(GIVEN RECORDS Opens)

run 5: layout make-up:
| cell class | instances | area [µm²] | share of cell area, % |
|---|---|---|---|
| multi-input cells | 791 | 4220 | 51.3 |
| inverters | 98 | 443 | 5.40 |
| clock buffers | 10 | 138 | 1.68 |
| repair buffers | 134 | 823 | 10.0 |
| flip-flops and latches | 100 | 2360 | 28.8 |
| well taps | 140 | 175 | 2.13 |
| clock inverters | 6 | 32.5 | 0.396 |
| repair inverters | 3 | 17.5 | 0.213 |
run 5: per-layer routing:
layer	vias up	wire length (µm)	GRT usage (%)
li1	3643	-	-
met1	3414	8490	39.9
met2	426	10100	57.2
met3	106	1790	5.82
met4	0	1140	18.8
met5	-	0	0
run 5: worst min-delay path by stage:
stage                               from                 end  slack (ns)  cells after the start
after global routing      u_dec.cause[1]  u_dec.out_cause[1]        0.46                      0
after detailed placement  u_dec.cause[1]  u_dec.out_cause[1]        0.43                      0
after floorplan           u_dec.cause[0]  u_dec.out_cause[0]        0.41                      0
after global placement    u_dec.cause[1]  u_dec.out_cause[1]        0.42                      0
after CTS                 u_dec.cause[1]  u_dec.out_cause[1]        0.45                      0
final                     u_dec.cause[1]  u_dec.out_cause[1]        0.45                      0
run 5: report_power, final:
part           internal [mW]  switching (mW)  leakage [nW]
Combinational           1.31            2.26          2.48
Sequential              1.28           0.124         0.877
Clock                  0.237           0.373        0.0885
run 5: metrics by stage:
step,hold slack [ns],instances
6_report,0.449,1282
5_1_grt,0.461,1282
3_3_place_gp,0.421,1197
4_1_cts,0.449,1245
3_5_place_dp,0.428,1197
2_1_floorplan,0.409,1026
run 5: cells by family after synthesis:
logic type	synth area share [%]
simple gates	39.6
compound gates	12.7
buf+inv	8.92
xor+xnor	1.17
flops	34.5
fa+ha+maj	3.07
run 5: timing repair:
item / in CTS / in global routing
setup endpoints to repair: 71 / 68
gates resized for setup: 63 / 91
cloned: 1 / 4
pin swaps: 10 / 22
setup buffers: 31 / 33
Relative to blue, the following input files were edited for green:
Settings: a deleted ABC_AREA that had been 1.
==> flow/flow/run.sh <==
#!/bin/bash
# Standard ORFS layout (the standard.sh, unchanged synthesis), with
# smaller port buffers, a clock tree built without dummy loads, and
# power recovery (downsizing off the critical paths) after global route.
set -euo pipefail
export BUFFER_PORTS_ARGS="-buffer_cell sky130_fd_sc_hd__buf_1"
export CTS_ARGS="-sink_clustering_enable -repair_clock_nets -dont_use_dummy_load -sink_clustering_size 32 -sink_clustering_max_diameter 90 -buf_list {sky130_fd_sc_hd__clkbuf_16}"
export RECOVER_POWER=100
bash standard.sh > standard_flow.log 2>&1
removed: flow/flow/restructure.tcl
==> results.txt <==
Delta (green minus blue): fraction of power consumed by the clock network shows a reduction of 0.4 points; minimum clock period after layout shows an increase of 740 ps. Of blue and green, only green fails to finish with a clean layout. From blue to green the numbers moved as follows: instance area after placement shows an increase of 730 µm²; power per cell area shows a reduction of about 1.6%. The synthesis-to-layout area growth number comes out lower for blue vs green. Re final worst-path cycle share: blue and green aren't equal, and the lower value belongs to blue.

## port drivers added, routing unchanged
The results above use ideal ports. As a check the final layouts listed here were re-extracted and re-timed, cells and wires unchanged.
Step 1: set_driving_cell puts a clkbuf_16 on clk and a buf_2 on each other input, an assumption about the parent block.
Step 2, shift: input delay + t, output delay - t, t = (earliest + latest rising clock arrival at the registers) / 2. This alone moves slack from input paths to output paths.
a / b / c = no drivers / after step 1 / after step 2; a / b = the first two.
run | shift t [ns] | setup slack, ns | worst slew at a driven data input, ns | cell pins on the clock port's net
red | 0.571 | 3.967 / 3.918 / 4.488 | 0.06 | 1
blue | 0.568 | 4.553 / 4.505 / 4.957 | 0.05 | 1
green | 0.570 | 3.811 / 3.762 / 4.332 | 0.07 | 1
This design comes from an exercise in tuning for small area, a short achievable clock period and few clock cycles on the open sky130 flow, not from production work.
No run shown here included a check of the RTL's function; only the layout flow was run.

==> flow/design.v, too long to show whole: its modules and the start of the top module <==
// module gcx_enc: 1100 lines
module gcx_enc (
    input  wire        clk,
    input  wire        rst,         
    input  wire        in_valid,
    output wire        in_ready,
    input  wire [15:0] in_data,
    input  wire        in_key,
    input  wire        in_last,
    output wire        out_valid,
    input  wire        out_ready,
    output wire [31:0] out_data,
    output wire        out_last,
    output wire        done,
    output wire [31:0] hash,
    output wire [31:0] lcg
);
  // ...
==> flow/run.sh <==
#!/bin/bash
# synth_recipe.tcl (not shown) runs the flow's synth.tcl, then flattens the netlist and writes it again
# the make line also repeats each setting of config.mk as NAME=value (left out here)
make -C /OpenROAD-flow-scripts/flow DESIGN_CONFIG=/design/flow/config.mk WORK_HOME=/design/flow/orfs CLKGATE_MAP_FILE= SYNTH_SCRIPT=/design/flow/synth_recipe.tcl finish
==> flow/config.mk <==
export PLATFORM = sky130hd
export DESIGN_NAME = gcx_enc
export DESIGN_NICKNAME = gcx_enc
export VERILOG_FILES = /design/flow/design.v
export SDC_FILE = /design/flow/constraint.sdc
export NUM_CORES = 4
export LEC_CHECK = 0
export ABC_AREA = 1
export CAP_MARGIN = 50
export CORE_MARGIN = 2
export CORE_UTILIZATION = 40
export SLEW_MARGIN = 60
==> flow/constraint.sdc <==
create_clock -name core_clock -period 36.0 [get_ports {clk}]
set_input_delay 7.2000 -clock core_clock [delete_from_list [all_inputs] [get_ports {clk}]]
set_output_delay 7.2000 -clock core_clock [all_outputs]
set_load 0.01 [all_outputs]
==> reports/summary.txt, run 1 <==
CLK BUF = 10
Hold Crit Start = hfirst
critical path's top delay family = buffers and inverters
total I/O pin count = 122
Root Driver = clkbuf_16
worst r2r src = h[15]
CTS Buffer Depth = 2
placed cell area = 20,000 µm²
largest cell class by area = multi-input combinational cells
crit share post-route = 0.261
Final Hold Viols = 0
num rows = 78
met2 global-route usage = 0.411
final instance area = 20,300 µm²
asr flop ratio synth = 0
CTS buffer count = 9
Top FF cell, synth = edfxtp_1
area occupied by registers = 2990 µm²
non-clk buf share = 0.0629
Buf/Inv on CP = 2
adder-cell share of the synthesized area = 0.353
final hold slack = 0.449 ns
Routed WL per cell = 18.3 µm
WP depth = 5
Arrival @ worst endpoint = 2.19 ns
Inverters excl. clock = 522
Largest stage delay, worst path = 0.50 ns
Slowest-stage cell, CP = edfxtp_1
GR Util All Layers = 0.241
mux cell area share after synthesis = 0.00171
status = complete, no violations
Source: an optimization exercise on an open RTL-to-GDS flow (aim: small area, a short achievable clock period and few clock cycles). Production flows keep margins and buffers that such runs may drop.
Where RTL was checked, it was by simulation tests only, not by an equivalence proof against the original.
Power figures rest on the tool's default switching activity, not on a simulated workload.

== run A ==
==> flow/design.v (excerpt) <==
module picoweb_engine (
    input  wire        clk,
    input  wire        rst,
    input  wire        cmd_valid,
    output wire        cmd_ready,
    input  wire [1:0]  cmd_op,       
    input  wire [7:0]  cmd_type,     
    input  wire [7:0]  cmd_ctx,      
    input  wire [15:0] cmd_len,      
    input  wire [15:0] cmd_addr,     
    input  wire [5:0]  rx_len,       
    output wire [4:0]  rx_addr,
    input  wire [7:0]  rx_data,
    output wire [15:0] pay_addr,
    input  wire [7:0]  pay_data,
    output wire        tx_valid,
    output wire [7:0]  tx_data,
    output wire        ev_valid,
    output wire [1:0]  ev_kind,      
    output wire [7:0]  ev_type,
    output wire [7:0]  ev_ctx,
    output wire [7:0]  ev_data,
    output wire        rsp_valid,
    output wire [2:0]  rsp_status
);
For scale: about 2100 cells after synthesis, about 390 flip-flops.
==> flow/config.mk <==
export PLATFORM = sky130hd
export DESIGN_NAME = picoweb_engine
export DESIGN_NICKNAME = picoweb_engine
export VERILOG_FILES = /design/flow/design.v
export SDC_FILE = /design/flow/constraint.sdc
export NUM_CORES = 4
export LEC_CHECK = 0
export CAP_MARGIN = 20
export CORE_MARGIN = 2
export CORE_UTILIZATION = 40
export SLEW_MARGIN = 20
==> flow/constraint.sdc <==
create_clock -name core_clock -period 10.0 [get_ports {clk}]
set_input_delay 2.0000 -clock core_clock [delete_from_list [all_inputs] [get_ports {clk}]]
set_output_delay 2.0000 -clock core_clock [all_outputs]
set_load 0.01 [all_outputs]
standard.sh (not shown) runs the stock make flow with config.mk's settings and CLKGATE_MAP_FILE= SYNTH_SCRIPT=/design/flow/synth_recipe.tcl, a recipe that flattens the netlist after the stock synthesis.
==> flow/flow/run.sh <==
#!/bin/bash
# Standard ORFS layout of the design (the standard.sh, its constraint.sdc
# unchanged), with these changes to how the layout is made:
#  - repair_timing aims for extra setup slack (SETUP_SLACK_MARGIN),
#  - the port buffers are buf_2 cells (repair may resize them),
#  - clock tree synthesis inserts no dummy loads.
set -euo pipefail
export SETUP_SLACK_MARGIN=${MARGIN:-6.8}
export BUFFER_PORTS_ARGS="-buffer_cell sky130_fd_sc_hd__buf_2"
export CTS_ARGS="-sink_clustering_enable -repair_clock_nets -dont_use_dummy_load"
bash standard.sh finish > flow_finish.log 2>&1
The following lists how run B was set up differently from run A:
==> flow/flow/run.sh <==
#!/bin/bash
# Standard ORFS layout of the design, with repair_timing aiming for extra setup
# slack. The constraints (constraint.sdc) are the standard flow's, unchanged.
set -euo pipefail
export SETUP_SLACK_MARGIN=${MARGIN:-7.0}
bash standard.sh finish > flow_finish.log 2>&1
[summary]
Run B: full flow OK, the timing, DRC and antenna checks passed
Re share of power burned in combinational logic: run A and run B aren't equal, and the lower value belongs to run A.
On via-per-instance ratio, run B tracks run A almost exactly.
Re number of filler cells placed in the layout: run B is 3.5% down on run A.
Detailed-route wire length per cell delta (run A -> run B): insignificant
Going from run A to run B, first-iteration DRC count rose 9.5%, net switching power picked up an extra about 10%.
Taking run A as the reference, in run B global-route wire length before repair up about 4.5%, setup slack down 100 ps.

(GIVEN RECORDS Closes)

* PROBLEM DETAILS: Please give again the lines above between the line holding "area share [%]" and the line holding "setup buffers: 31 / 33", inclusive, exactly as they are and with nothing added.

* ANSWER SPACE:
logic type	synth area share [%]
simple gates	39.6
compound gates	12.7
buf+inv	8.92
xor+xnor	1.17
flops	34.5
fa+ha+maj	3.07
run 5: timing repair:
item / in CTS / in global routing
setup endpoints to repair: 71 / 68
gates resized for setup: 63 / 91
cloned: 1 / 4
pin swaps: 10 / 22
setup buffers: 31 / 33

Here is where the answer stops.